Matthew Rigdon, Executive VP and COO

On June 11th and 12th, I attended the Offshore Support Journal Conference, Americas 2024. Attendees included major US offshore vessel owners, bankers, equipment manufacturers, regulatory bodies, statutory agencies, and other industries involved in the offshore marine space. While not surprising, there was a significant focus on offshore renewables which seems to continue the aversion to conventional offshore oil and gas investments. 

The most notable observations regarding the strong preference for renewable energy came from a panelist of marine-lending bankers. First, it was stated that lending for vessel transactions (whether to build new or to acquire/convert) is much more stringent for vessels supporting conventional oil and gas. One example is a higher loan to value percentage, meaning how much of the transaction value can be financed is much higher for renewable energy transactions. A loan for renewable associated vessels can be as high as 80% of the total value where as a loan for a conventional vessel may only be 50% of the total value. 

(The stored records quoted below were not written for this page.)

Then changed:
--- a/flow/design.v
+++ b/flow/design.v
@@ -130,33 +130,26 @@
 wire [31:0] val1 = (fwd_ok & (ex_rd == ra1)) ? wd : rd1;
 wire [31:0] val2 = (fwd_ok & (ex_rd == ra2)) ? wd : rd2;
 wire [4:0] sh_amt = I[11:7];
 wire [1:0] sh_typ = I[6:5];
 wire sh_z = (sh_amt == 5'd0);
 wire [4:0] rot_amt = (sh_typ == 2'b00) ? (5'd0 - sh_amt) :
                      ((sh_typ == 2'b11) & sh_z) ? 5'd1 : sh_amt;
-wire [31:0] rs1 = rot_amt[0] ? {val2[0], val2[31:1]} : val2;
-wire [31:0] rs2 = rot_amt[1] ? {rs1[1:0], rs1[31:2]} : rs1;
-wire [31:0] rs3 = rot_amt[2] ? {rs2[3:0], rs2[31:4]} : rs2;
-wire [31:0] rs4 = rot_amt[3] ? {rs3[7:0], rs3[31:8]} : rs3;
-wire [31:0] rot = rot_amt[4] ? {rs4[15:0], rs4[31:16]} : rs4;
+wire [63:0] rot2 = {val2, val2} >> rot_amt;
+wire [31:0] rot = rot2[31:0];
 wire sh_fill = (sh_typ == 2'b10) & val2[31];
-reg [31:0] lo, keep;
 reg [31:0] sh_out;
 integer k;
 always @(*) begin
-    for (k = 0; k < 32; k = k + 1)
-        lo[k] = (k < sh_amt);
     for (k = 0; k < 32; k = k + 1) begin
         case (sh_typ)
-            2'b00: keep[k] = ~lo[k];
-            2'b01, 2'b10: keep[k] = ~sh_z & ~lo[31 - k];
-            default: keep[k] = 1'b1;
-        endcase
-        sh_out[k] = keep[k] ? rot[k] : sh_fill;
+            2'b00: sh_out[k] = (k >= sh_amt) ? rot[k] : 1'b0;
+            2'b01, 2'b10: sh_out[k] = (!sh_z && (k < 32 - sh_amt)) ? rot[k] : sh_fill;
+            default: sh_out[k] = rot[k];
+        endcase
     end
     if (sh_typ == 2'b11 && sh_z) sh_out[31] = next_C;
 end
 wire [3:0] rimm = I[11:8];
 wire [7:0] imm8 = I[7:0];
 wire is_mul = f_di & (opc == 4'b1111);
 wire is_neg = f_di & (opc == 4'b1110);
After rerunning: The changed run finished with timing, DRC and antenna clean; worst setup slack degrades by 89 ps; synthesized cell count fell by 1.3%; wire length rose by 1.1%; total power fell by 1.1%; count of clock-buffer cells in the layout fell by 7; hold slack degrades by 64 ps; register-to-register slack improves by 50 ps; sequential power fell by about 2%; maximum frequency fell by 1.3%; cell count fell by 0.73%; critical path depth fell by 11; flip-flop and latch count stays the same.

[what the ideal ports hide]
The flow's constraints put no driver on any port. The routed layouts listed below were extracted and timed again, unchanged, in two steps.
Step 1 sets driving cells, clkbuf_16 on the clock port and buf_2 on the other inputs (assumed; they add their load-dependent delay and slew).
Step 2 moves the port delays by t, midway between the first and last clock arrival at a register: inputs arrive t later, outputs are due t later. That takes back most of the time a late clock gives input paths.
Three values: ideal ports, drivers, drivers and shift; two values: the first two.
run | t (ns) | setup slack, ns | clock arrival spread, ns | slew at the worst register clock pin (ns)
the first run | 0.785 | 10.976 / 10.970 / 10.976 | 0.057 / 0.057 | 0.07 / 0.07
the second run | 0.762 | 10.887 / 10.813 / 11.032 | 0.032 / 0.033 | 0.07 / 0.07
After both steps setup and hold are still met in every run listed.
This is an optimization exercise on Yosys and OpenROAD, whose aim is small area and a short achievable clock period, not a production implementation. In this exercise RTL edits were held to simulation tests only and were not proved equivalent to the original. Power is estimated from default activity; no workload was simulated.

===== design/flow/design.v =====
module c_inv   (input a, output y);                   assign y = ~a;                    endmodule
module c_nand2 (input a, input b, output y);          assign y = ~(a & b);              endmodule
module c_nand3 (input a, input b, input c, output y); assign y = ~(a & b & c);          endmodule
module c_nand4 (input a, input b, input c, input d, output y); assign y = ~(a & b & c & d); endmodule
module c_and2  (input a, input b, output y);          assign y = a & b;                 endmodule
module c_and3  (input a, input b, input c, output y); assign y = a & b & c;            endmodule
module c_and4  (input a, input b, input c, input d, output y); assign y = a & b & c & d;  endmodule
module c_or2   (input a, input b, output y);          assign y = a | b;                 endmodule
module c_or4   (input a, input b, input c, input d, output y); assign y = a | b | c | d;  endmodule
module c_nor2  (input a, input b, output y);          assign y = ~(a | b);              endmodule
module c_or3   (input a, input b, input c, output y); assign y = a | b | c;            endmodule
module c_nor3  (input a, input b, input c, output y); assign y = ~(a | b | c);          endmodule
module c_xor2  (input a, input b, output y);          assign y = a ^ b;                 endmodule
module c_xnor2 (input a, input b, output y);          assign y = ~(a ^ b);              endmodule
module c_nor4  (input a, input b, input c, input d, output y); assign y = ~(a | b | c | d); endmodule
module c_a221oi (input a1, input a2, input b1, input b2, input c, output y); assign y = ~((a1 & a2) | (b1 & b2) | c); endmodule
module c_a21oi (input a, input b, input c, output y); assign y = ~((a & b) | c);        endmodule
module c_o21ai (input a, input b, input c, output y); assign y = ~((a | b) & c);        endmodule
module c_mux2i (input a, input b, input s, output y); assign y = ~(s ? b : a);          endmodule
module c_mxi   (input a, input b, input s, input sn, output y); assign y = ~((a | s) & (b | sn)); endmodule
module agu (
  input  [31:0] rn,
  input  [11:0] m,
  output [31:0] y
);
  wire a_n1, a_n2, a_n3, a_n4, a_n5, a_n6, a_n7, a_n8, a_n9, a_n10, a_n11, a_n12, a_n13, a_n14, a_n15, a_n16, a_n17, a_n18, a_n19, a_n20, a_n21, a_n22, a_n23, a_n24, a_n25, a_n26, a_n27, a_n28, a_n29, a_n30, a_n31, a_n32, a_n33, a_n34, a_n35, a_n36, a_n37, a_n38, a_n39, a_n40, a_n41, a_n42, a_n43, a_n44, a_n45, a_n46, a_n47, a_n48, a_n49, a_n50, a_n51, a_n52, a_n53, a_n54, a_n55, a_n56, a_n57, a_n58, a_n59, a_n60, a_n61, a_n62, a_n63, a_n64, a_n65, a_n66, a_n67, a_n68, a_n69, a_n70, a_n71, a_n72, a_n73, a_n74, a_n75, a_n76, a_n77, a_n78, a_n79, a_n80, a_n81, a_n82, a_n83, a_n84, a_n85, a_n86, a_n87, a_n88, a_n89, a_n90, a_n91, a_n92, a_n93, a_n94, a_n95, a_n96, a_n97, a_n98, a_n99, a_n100, a_n101, a_n102, a_n103, a_n104, a_n105, a_n106, a_n107, a_n108, a_n109, a_n110, a_n111, a_n112, a_n113, a_n114, a_n115, a_n116, a_n117, a_n118, a_n119, a_n120, a_n121, a_n122, a_n123, a_n124, a_n125, a_n126, a_n127, a_n128, a_n129, a_n130, a_n131, a_n132, a_n133, a_n134, a_n135, a_n136, a_n137, a_n138, a_n139, a_n140, a_n141, a_n142, a_n143, a_n144, a_n145, a_n146, a_n147, a_n148, a_n149, a_n150, a_n151, a_n152, a_n153, a_n154, a_n155, a_n156, a_n157, a_n158, a_n159, a_n160, a_n161, a_n162, a_n163, a_n164, a_n165, a_n166, a_n167, a_n168, a_n169, a_n170, a_n171, a_n172, a_n173, a_n174, a_n175, a_n176, a_n177, a_n178, a_n179, a_n180, a_n181, a_n182, a_n183, a_n184, a_n185, a_n186, a_n187, a_n188, a_n189, a_n190, a_n191, a_n192, a_n193, a_n194, a_n195, a_n196, a_n197, a_n198, a_n199, a_n200, a_n201, a_n202, a_n203, a_n204, a_n205, a_n206, a_n207, a_n208, a_n209, a_n210, a_n211, a_n212, a_n213, a_n214, a_n215, a_n216, a_n217, a_n218, a_n219, a_n220, a_n221, a_n222;
  c_inv u_a_n1 (m[0], a_n1);
  c_inv u_a_n2 (m[1], a_n2);
  c_inv u_a_n3 (m[2], a_n3);
  c_inv u_a_n4 (m[3], a_n4);
  c_inv u_a_n5 (m[4], a_n5);
  c_inv u_a_n6 (m[5], a_n6);
  c_inv u_a_n7 (m[6], a_n7);
  c_inv u_a_n8 (m[7], a_n8);
  c_inv u_a_n9 (m[8], a_n9);
  c_inv u_a_n10 (m[9], a_n10);
  c_inv u_a_n11 (m[10], a_n11);
  c_inv u_a_n12 (m[11], a_n12);
  c_nor2 u_a_n13 (rn[0], a_n1, a_n13);
  c_nor2 u_a_n14 (rn[1], a_n2, a_n14);
  c_nor2 u_a_n15 (rn[2], a_n3, a_n15);
  c_nor2 u_a_n16 (rn[3], a_n4, a_n16);
  c_nor2 u_a_n17 (rn[4], a_n5, a_n17);
  c_nor2 u_a_n18 (rn[5], a_n6, a_n18);
  c_nor2 u_a_n19 (rn[6], a_n7, a_n19);
  c_nor2 u_a_n20 (rn[7], a_n8, a_n20);
  c_nor2 u_a_n21 (rn[8], a_n9, a_n21);
  c_nor2 u_a_n22 (rn[9], a_n10, a_n22);
  c_nor2 u_a_n23 (rn[10], a_n11, a_n23);
  c_nor2 u_a_n24 (rn[11], a_n12, a_n24);
  c_nand2 u_a_n25 (rn[0], a_n1, a_n25);
  c_nand2 u_a_n26 (rn[1], a_n2, a_n26);
  c_nand2 u_a_n27 (rn[2], a_n3, a_n27);
  c_nand2 u_a_n28 (rn[3], a_n4, a_n28);
  c_nand2 u_a_n29 (rn[4], a_n5, a_n29);
  c_nand2 u_a_n30 (rn[5], a_n6, a_n30);
  c_nand2 u_a_n31 (rn[6], a_n7, a_n31);
  c_nand2 u_a_n32 (rn[7], a_n8, a_n32);
  c_nand2 u_a_n33 (rn[8], a_n9, a_n33);
  c_nand2 u_a_n34 (rn[9], a_n10, a_n34);
  c_nand2 u_a_n35 (rn[10], a_n11, a_n35);
  c_nand2 u_a_n36 (rn[11], a_n12, a_n36);
  c_a21oi u_a_n37 (a_n26, a_n13, a_n14, a_n37);
  c_nand2 u_a_n38 (a_n26, a_n25, a_n38);
  c_a21oi u_a_n39 (a_n28, a_n15, a_n16, a_n39);
  c_nand2 u_a_n40 (a_n28, a_n27, a_n40);
  c_a21oi u_a_n41 (a_n30, a_n17, a_n18, a_n41);
  c_nand2 u_a_n42 (a_n30, a_n29, a_n42);
  c_a21oi u_a_n43 (a_n32, a_n19, a_n20, a_n43);
  c_nand2 u_a_n44 (a_n32, a_n31, a_n44);
  c_a21oi u_a_n45 (a_n34, a_n21, a_n22, a_n45);
  c_nand2 u_a_n46 (a_n34, a_n33, a_n46);
  c_a21oi u_a_n47 (a_n36, a_n23, a_n24, a_n47);
  c_nand2 u_a_n48 (a_n36, a_n35, a_n48);
  c_o21ai u_a_n49 (a_n40, a_n37, a_n39, a_n49);
  c_nor2 u_a_n50 (a_n40, a_n38, a_n50);
  c_o21ai u_a_n51 (a_n44, a_n41, a_n43, a_n51);
  c_nor2 u_a_n52 (a_n44, a_n42, a_n52);
  c_o21ai u_a_n53 (a_n48, a_n45, a_n47, a_n53);
  c_nor2 u_a_n54 (a_n48, a_n46, a_n54);
  c_nor4 u_a_n55 (a_n48, a_n46, a_n44, a_n42, a_n55);
  c_a221oi u_a_n56 (a_n54, a_n51, a_n55, a_n49, a_n53, a_n56);
  c_a221oi u_a_n57 (a_n54, a_n51, a_n55, a_n49, a_n53, a_n57);
  c_a221oi u_a_n58 (a_n54, a_n51, a_n55, a_n49, a_n53, a_n58);
  c_a221oi u_a_n59 (a_n54, a_n51, a_n55, a_n49, a_n53, a_n59);
  c_inv u_a_n60 (a_n37, a_n60);
  c_a21oi u_a_n61 (a_n27, a_n60, a_n15, a_n61);
  c_a21oi u_a_n62 (a_n29, a_n49, a_n17, a_n62);
  c_inv u_a_n63 (a_n49, a_n63);
  c_o21ai u_a_n64 (a_n42, a_n63, a_n41, a_n64);
  c_a21oi u_a_n65 (a_n31, a_n64, a_n19, a_n65);
  c_a21oi u_a_n66 (a_n52, a_n49, a_n51, a_n66);
  c_inv u_a_n67 (a_n66, a_n67);
  c_a21oi u_a_n68 (a_n33, a_n67, a_n21, a_n68);
  c_o21ai u_a_n69 (a_n46, a_n66, a_n45, a_n69);
  c_a21oi u_a_n70 (a_n35, a_n69, a_n23, a_n70);
  c_xnor2 u_a_n71 (rn[0], m[0], a_n71);
  c_xnor2 u_a_n72 (rn[1], m[1], a_n72);
  c_xnor2 u_a_n73 (rn[2], m[2], a_n73);
  c_xnor2 u_a_n74 (rn[3], m[3], a_n74);
  c_xnor2 u_a_n75 (rn[4], m[4], a_n75);
  c_xnor2 u_a_n76 (rn[5], m[5], a_n76);
  c_xnor2 u_a_n77 (rn[6], m[6], a_n77);
  c_xnor2 u_a_n78 (rn[7], m[7], a_n78);
  c_xnor2 u_a_n79 (rn[8], m[8], a_n79);
  c_xnor2 u_a_n80 (rn[9], m[9], a_n80);
  c_xnor2 u_a_n81 (rn[10], m[10], a_n81);
  c_xnor2 u_a_n82 (rn[11], m[11], a_n82);
  c_xnor2 u_y_0 (rn[0], m[0], y[0]);
  c_xor2 u_y_1 (a_n72, a_n13, y[1]);
  c_xnor2 u_y_2 (a_n73, a_n37, y[2]);
  c_xnor2 u_y_3 (a_n74, a_n61, y[3]);
  c_xor2 u_y_4 (a_n75, a_n49, y[4]);
  c_xnor2 u_y_5 (a_n76, a_n62, y[5]);
  c_xor2 u_y_6 (a_n77, a_n64, y[6]);
  c_xnor2 u_y_7 (a_n78, a_n65, y[7]);
  c_xnor2 u_y_8 (a_n79, a_n66, y[8]);
  c_xnor2 u_y_9 (a_n80, a_n68, y[9]);
  c_xor2 u_y_10 (a_n81, a_n69, y[10]);
  c_xnor2 u_y_11 (a_n82, a_n70, y[11]);
  c_nor2 u_a_n83 (rn[12], m[11], a_n83);
  c_nor2 u_a_n84 (rn[14], rn[13], a_n84);
  c_nor2 u_a_n85 (rn[16], rn[15], a_n85);
  c_nor2 u_a_n86 (rn[18], rn[17], a_n86);
  c_nor2 u_a_n87 (rn[20], rn[19], a_n87);
  c_nor2 u_a_n88 (rn[22], rn[21], a_n88);
  c_nor2 u_a_n89 (rn[24], rn[23], a_n89);
  c_nor2 u_a_n90 (rn[26], rn[25], a_n90);
  c_nor2 u_a_n91 (rn[28], rn[27], a_n91);
  c_nor2 u_a_n92 (rn[30], rn[29], a_n92);
  c_inv u_a_n93 (rn[13], a_n93);
  c_nand2 u_a_n94 (a_n93, a_n83, a_n94);
  c_nand2 u_a_n95 (a_n84, a_n83, a_n95);
  c_inv u_a_n96 (rn[17], a_n96);
  c_nand2 u_a_n97 (a_n96, a_n85, a_n97);
  c_nand2 u_a_n98 (a_n86, a_n85, a_n98);
  c_inv u_a_n99 (rn[21], a_n99);
  c_nand2 u_a_n100 (a_n99, a_n87, a_n100);
  c_nand2 u_a_n101 (a_n88, a_n87, a_n101);
  c_inv u_a_n102 (rn[25], a_n102);
  c_nand2 u_a_n103 (a_n102, a_n89, a_n103);
  c_nand2 u_a_n104 (a_n90, a_n89, a_n104);
  c_inv u_a_n105 (rn[29], a_n105);
  c_nand2 u_a_n106 (a_n105, a_n91, a_n106);
  c_nand2 u_a_n107 (a_n92, a_n91, a_n107);
  c_nor2 u_a_n108 (rn[15], a_n95, a_n108);
  c_inv u_a_n109 (a_n95, a_n109);
  c_nand2 u_a_n110 (a_n85, a_n109, a_n110);
  c_nor2 u_a_n111 (a_n97, a_n95, a_n111);
  c_nor2 u_a_n112 (a_n98, a_n95, a_n112);
  c_nor2 u_a_n113 (rn[23], a_n101, a_n113);
  c_inv u_a_n114 (a_n101, a_n114);
  c_nand2 u_a_n115 (a_n89, a_n114, a_n115);
  c_nor2 u_a_n116 (a_n103, a_n101, a_n116);
  c_nor2 u_a_n117 (a_n104, a_n101, a_n117);
  c_inv u_a_n118 (rn[19], a_n118);
  c_nand2 u_a_n119 (a_n118, a_n112, a_n119);
  c_nand2 u_a_n120 (a_n87, a_n112, a_n120);
  c_inv u_a_n121 (a_n100, a_n121);
  c_nand2 u_a_n122 (a_n121, a_n112, a_n122);
  c_nand2 u_a_n123 (a_n114, a_n112, a_n123);
  c_nand2 u_a_n124 (a_n113, a_n112, a_n124);
  c_inv u_a_n125 (a_n115, a_n125);
  c_nand2 u_a_n126 (a_n125, a_n112, a_n126);
  c_nand2 u_a_n127 (a_n116, a_n112, a_n127);
  c_nand2 u_a_n128 (a_n117, a_n112, a_n128);
  c_nor2 u_a_n129 (rn[27], a_n128, a_n129);
  c_inv u_a_n130 (a_n128, a_n130);
  c_nand2 u_a_n131 (a_n91, a_n130, a_n131);
  c_nor2 u_a_n132 (a_n106, a_n128, a_n132);
  c_nor2 u_a_n133 (a_n107, a_n128, a_n133);
  c_nand2 u_a_n134 (rn[12], m[11], a_n134);
  c_nand2 u_a_n135 (rn[14], rn[13], a_n135);
  c_nand2 u_a_n136 (rn[16], rn[15], a_n136);
  c_nand2 u_a_n137 (rn[18], rn[17], a_n137);
  c_nand2 u_a_n138 (rn[20], rn[19], a_n138);
  c_nand2 u_a_n139 (rn[22], rn[21], a_n139);
  c_nand2 u_a_n140 (rn[24], rn[23], a_n140);
  c_nand2 u_a_n141 (rn[26], rn[25], a_n141);
  c_nand2 u_a_n142 (rn[28], rn[27], a_n142);
  c_nand2 u_a_n143 (rn[30], rn[29], a_n143);
  c_inv u_a_n144 (a_n134, a_n144);
  c_nand2 u_a_n145 (rn[13], a_n144, a_n145);
  c_nor2 u_a_n146 (a_n135, a_n134, a_n146);
  c_inv u_a_n147 (a_n136, a_n147);
  c_nand2 u_a_n148 (rn[17], a_n147, a_n148);
  c_nor2 u_a_n149 (a_n137, a_n136, a_n149);
  c_inv u_a_n150 (a_n138, a_n150);
  c_nand2 u_a_n151 (rn[21], a_n150, a_n151);
  c_nor2 u_a_n152 (a_n139, a_n138, a_n152);
  c_inv u_a_n153 (a_n140, a_n153);
  c_nand2 u_a_n154 (rn[25], a_n153, a_n154);
  c_nor2 u_a_n155 (a_n141, a_n140, a_n155);
  c_inv u_a_n156 (a_n142, a_n156);
  c_nand2 u_a_n157 (rn[29], a_n156, a_n157);
  c_nor2 u_a_n158 (a_n143, a_n142, a_n158);
  c_nand2 u_a_n159 (rn[15], a_n146, a_n159);
  c_nand2 u_a_n160 (a_n147, a_n146, a_n160);
  c_inv u_a_n161 (a_n148, a_n161);
  c_nand2 u_a_n162 (a_n161, a_n146, a_n162);
  c_nand2 u_a_n163 (a_n149, a_n146, a_n163);
  c_nand2 u_a_n164 (rn[23], a_n152, a_n164);
  c_nand2 u_a_n165 (a_n153, a_n152, a_n165);
  c_inv u_a_n166 (a_n154, a_n166);
  c_nand2 u_a_n167 (a_n166, a_n152, a_n167);
  c_nand2 u_a_n168 (a_n155, a_n152, a_n168);
  c_inv u_a_n169 (a_n163, a_n169);
  c_nand2 u_a_n170 (rn[19], a_n169, a_n170);
  c_nor2 u_a_n171 (a_n138, a_n163, a_n171);
  c_nor2 u_a_n172 (a_n151, a_n163, a_n172);
  c_nand2 u_a_n173 (a_n152, a_n169, a_n173);
  c_nor2 u_a_n174 (a_n164, a_n163, a_n174);
  c_nor2 u_a_n175 (a_n165, a_n163, a_n175);
  c_nor2 u_a_n176 (a_n167, a_n163, a_n176);
  c_nor2 u_a_n177 (a_n168, a_n163, a_n177);
  c_nand2 u_a_n178 (rn[27], a_n177, a_n178);
  c_nand2 u_a_n179 (a_n156, a_n177, a_n179);
  c_inv u_a_n180 (a_n157, a_n180);
  c_nand2 u_a_n181 (a_n180, a_n177, a_n181);
  c_nand2 u_a_n182 (a_n158, a_n177, a_n182);
  c_xnor2 u_a_n183 (rn[12], m[11], a_n183);
  c_xor2 u_a_n184 (rn[12], m[11], a_n184);
  c_mux2i u_y_12 (a_n183, a_n184, a_n56, y[12]);
  c_xor2 u_a_n185 (rn[13], a_n83, a_n185);
  c_xnor2 u_a_n186 (rn[13], a_n134, a_n186);
  c_mux2i u_y_13 (a_n185, a_n186, a_n57, y[13]);
  c_xnor2 u_a_n187 (rn[14], a_n94, a_n187);
  c_xnor2 u_a_n188 (rn[14], a_n145, a_n188);
  c_mux2i u_y_14 (a_n187, a_n188, a_n58, y[14]);
  c_xnor2 u_a_n189 (rn[15], a_n95, a_n189);
  c_xor2 u_a_n190 (rn[15], a_n146, a_n190);
  c_mux2i u_y_15 (a_n189, a_n190, a_n59, y[15]);
  c_xor2 u_a_n191 (rn[16], a_n108, a_n191);
  c_xnor2 u_a_n192 (rn[16], a_n159, a_n192);
  c_mux2i u_y_16 (a_n191, a_n192, a_n56, y[16]);
  c_xnor2 u_a_n193 (rn[17], a_n110, a_n193);
  c_xnor2 u_a_n194 (rn[17], a_n160, a_n194);
  c_mux2i u_y_17 (a_n193, a_n194, a_n57, y[17]);
  c_xor2 u_a_n195 (rn[18], a_n111, a_n195);
  c_xnor2 u_a_n196 (rn[18], a_n162, a_n196);
  c_mux2i u_y_18 (a_n195, a_n196, a_n58, y[18]);
  c_xor2 u_a_n197 (rn[19], a_n112, a_n197);
  c_xnor2 u_a_n198 (rn[19], a_n163, a_n198);
  c_mux2i u_y_19 (a_n197, a_n198, a_n59, y[19]);
  c_xnor2 u_a_n199 (rn[20], a_n119, a_n199);
  c_xnor2 u_a_n200 (rn[20], a_n170, a_n200);
  c_mux2i u_y_20 (a_n199, a_n200, a_n56, y[20]);
  c_xnor2 u_a_n201 (rn[21], a_n120, a_n201);
  c_xor2 u_a_n202 (rn[21], a_n171, a_n202);
  c_mux2i u_y_21 (a_n201, a_n202, a_n57, y[21]);
  c_xnor2 u_a_n203 (rn[22], a_n122, a_n203);
  c_xor2 u_a_n204 (rn[22], a_n172, a_n204);
  c_mux2i u_y_22 (a_n203, a_n204, a_n58, y[22]);
  c_xnor2 u_a_n205 (rn[23], a_n123, a_n205);
  c_xnor2 u_a_n206 (rn[23], a_n173, a_n206);
  c_mux2i u_y_23 (a_n205, a_n206, a_n59, y[23]);
  c_xnor2 u_a_n207 (rn[24], a_n124, a_n207);
  c_xor2 u_a_n208 (rn[24], a_n174, a_n208);
  c_mux2i u_y_24 (a_n207, a_n208, a_n56, y[24]);
  c_xnor2 u_a_n209 (rn[25], a_n126, a_n209);
  c_xor2 u_a_n210 (rn[25], a_n175, a_n210);
  c_mux2i u_y_25 (a_n209, a_n210, a_n57, y[25]);
  c_xnor2 u_a_n211 (rn[26], a_n127, a_n211);
  c_xor2 u_a_n212 (rn[26], a_n176, a_n212);
  c_mux2i u_y_26 (a_n211, a_n212, a_n58, y[26]);
  c_xnor2 u_a_n213 (rn[27], a_n128, a_n213);
  c_xor2 u_a_n214 (rn[27], a_n177, a_n214);
  c_mux2i u_y_27 (a_n213, a_n214, a_n59, y[27]);
  c_xor2 u_a_n215 (rn[28], a_n129, a_n215);
  c_xnor2 u_a_n216 (rn[28], a_n178, a_n216);
  c_mux2i u_y_28 (a_n215, a_n216, a_n56, y[28]);
  c_xnor2 u_a_n217 (rn[29], a_n131, a_n217);
  c_xnor2 u_a_n218 (rn[29], a_n179, a_n218);
  c_mux2i u_y_29 (a_n217, a_n218, a_n57, y[29]);
  c_xor2 u_a_n219 (rn[30], a_n132, a_n219);
  c_xnor2 u_a_n220 (rn[30], a_n181, a_n220);
  c_mux2i u_y_30 (a_n219, a_n220, a_n58, y[30]);
  c_xor2 u_a_n221 (rn[31], a_n133, a_n221);
  c_xnor2 u_a_n222 (rn[31], a_n182, a_n222);
  c_mux2i u_y_31 (a_n221, a_n222, a_n59, y[31]);
endmodule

Another example is that many lenders are now requiring prior approval for deals by their respective Environmental, Social, and Governance (ESG) committees  before going through the bank’s credit approval committees. This means that for approval, a deal must meet the requirement of the ESG committee which will be very focused on the environmental impact of the transaction. Generally, deals for conventional vessels will be looked upon much less favorably than deals for renewable energy vessels. As a result, it will be much harder to finance a conventional vessel construction or acquisition. 

Based on the current state of the OSV industry (which is in support of conventional oil and gas) the aversion to lending is not necessarily a bad thing. The value of existing conventional OSVs, particularly the younger ones in the fleet, will continue to rise with little to no risk of meaningful numbers of new vessels being built.